__EXERCISE__
Records follow. Pull out every line that contains "localparam".

__EXTRACTED DATA__
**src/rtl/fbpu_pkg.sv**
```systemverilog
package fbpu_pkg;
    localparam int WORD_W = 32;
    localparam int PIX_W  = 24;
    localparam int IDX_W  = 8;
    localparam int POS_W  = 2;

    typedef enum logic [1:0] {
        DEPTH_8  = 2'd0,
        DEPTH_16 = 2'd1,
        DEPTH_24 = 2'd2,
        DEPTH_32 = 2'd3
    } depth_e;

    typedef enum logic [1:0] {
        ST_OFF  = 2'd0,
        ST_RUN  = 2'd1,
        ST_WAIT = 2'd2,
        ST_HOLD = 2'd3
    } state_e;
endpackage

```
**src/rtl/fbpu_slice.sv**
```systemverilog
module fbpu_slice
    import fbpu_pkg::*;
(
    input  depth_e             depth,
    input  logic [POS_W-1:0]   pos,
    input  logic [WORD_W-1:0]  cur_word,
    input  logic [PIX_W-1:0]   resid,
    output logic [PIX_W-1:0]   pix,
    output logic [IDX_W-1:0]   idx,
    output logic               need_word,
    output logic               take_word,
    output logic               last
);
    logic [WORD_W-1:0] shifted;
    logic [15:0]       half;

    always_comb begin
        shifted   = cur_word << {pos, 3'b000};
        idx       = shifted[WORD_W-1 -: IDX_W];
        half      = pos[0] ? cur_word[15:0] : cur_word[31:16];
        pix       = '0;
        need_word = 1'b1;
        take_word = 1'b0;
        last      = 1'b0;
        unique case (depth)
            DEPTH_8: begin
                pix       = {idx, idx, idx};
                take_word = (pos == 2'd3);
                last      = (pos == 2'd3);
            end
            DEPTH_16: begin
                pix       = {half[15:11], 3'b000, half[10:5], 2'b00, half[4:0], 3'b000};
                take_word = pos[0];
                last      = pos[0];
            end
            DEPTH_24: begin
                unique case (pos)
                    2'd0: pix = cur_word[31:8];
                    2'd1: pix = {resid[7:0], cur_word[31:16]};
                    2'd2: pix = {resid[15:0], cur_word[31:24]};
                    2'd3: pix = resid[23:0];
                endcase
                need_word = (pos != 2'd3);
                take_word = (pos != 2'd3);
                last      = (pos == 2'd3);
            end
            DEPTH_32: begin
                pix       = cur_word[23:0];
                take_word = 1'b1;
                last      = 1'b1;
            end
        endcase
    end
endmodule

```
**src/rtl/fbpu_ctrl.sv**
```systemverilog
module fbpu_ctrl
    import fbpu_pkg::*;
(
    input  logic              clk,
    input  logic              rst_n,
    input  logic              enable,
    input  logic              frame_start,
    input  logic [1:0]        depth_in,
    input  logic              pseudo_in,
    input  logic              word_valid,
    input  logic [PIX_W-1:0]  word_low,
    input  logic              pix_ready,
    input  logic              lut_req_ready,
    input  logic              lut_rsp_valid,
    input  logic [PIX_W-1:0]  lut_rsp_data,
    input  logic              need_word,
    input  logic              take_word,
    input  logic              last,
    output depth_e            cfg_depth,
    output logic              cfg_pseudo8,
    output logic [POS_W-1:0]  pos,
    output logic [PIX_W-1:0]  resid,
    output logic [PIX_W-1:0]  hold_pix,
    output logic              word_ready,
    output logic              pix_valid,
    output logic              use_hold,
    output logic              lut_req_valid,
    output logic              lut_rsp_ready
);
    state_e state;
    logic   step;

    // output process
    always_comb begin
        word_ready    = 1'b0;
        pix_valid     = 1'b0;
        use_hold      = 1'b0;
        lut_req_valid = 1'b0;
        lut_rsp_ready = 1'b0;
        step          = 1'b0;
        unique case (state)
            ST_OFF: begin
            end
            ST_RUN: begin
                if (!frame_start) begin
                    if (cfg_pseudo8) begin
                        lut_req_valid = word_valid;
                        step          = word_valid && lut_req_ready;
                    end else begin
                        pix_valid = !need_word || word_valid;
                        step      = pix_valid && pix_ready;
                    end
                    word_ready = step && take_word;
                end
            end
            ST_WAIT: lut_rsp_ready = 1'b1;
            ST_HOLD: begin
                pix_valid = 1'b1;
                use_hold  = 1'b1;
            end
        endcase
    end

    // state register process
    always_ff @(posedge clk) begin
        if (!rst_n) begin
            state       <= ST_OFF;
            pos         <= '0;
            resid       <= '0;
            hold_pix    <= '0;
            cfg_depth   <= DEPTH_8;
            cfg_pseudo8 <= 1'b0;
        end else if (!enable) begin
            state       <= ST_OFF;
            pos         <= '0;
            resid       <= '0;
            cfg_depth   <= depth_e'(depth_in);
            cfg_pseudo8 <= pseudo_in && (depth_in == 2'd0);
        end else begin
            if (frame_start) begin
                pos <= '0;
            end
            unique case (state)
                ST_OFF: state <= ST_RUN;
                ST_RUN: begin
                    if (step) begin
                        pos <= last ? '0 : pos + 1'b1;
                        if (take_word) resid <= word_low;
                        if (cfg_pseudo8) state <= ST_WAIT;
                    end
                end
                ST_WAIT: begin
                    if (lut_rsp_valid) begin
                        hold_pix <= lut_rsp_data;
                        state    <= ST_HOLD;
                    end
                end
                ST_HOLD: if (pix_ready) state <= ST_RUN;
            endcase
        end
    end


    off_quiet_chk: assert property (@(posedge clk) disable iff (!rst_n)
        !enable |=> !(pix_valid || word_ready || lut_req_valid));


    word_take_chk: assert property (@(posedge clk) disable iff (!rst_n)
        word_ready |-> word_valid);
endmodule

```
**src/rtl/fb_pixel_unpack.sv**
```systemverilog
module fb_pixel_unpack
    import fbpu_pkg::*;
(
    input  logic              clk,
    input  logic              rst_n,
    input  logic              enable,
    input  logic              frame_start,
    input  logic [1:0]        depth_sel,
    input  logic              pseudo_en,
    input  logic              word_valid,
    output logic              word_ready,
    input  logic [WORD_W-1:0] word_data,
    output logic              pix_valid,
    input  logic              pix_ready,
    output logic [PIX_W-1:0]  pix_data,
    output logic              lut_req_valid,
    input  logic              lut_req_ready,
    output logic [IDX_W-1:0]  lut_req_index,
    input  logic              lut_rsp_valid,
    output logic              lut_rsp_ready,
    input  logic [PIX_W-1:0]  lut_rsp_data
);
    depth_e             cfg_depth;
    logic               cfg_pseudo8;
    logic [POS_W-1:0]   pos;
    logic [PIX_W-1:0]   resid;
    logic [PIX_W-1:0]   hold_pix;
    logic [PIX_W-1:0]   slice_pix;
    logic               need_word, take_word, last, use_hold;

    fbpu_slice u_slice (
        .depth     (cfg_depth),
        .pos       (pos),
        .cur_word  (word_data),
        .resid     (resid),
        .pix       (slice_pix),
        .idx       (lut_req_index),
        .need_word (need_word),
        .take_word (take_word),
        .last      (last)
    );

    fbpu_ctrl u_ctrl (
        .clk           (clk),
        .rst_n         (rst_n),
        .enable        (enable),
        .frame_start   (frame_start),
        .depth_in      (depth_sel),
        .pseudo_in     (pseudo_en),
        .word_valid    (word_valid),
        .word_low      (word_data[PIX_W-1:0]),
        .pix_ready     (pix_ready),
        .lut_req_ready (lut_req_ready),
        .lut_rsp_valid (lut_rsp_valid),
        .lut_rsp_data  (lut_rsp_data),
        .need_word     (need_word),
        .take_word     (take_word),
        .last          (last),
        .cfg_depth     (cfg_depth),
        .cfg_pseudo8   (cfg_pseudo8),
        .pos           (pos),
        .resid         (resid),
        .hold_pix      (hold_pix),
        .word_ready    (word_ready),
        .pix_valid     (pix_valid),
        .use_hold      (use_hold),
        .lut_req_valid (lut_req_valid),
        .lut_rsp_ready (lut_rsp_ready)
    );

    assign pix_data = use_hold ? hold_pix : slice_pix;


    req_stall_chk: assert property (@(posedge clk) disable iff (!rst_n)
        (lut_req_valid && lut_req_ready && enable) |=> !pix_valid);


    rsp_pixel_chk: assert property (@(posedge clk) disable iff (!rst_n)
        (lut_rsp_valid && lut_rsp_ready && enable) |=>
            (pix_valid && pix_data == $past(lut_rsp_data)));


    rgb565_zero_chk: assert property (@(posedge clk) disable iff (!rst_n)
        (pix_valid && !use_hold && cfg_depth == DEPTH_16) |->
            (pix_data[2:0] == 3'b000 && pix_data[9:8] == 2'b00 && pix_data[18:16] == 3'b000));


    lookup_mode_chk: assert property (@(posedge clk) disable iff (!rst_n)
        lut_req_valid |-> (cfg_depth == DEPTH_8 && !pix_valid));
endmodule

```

__ANSWER TO THE PROBLEM__
    localparam int WORD_W = 32;
    localparam int PIX_W  = 24;
    localparam int IDX_W  = 8;
    localparam int POS_W  = 2;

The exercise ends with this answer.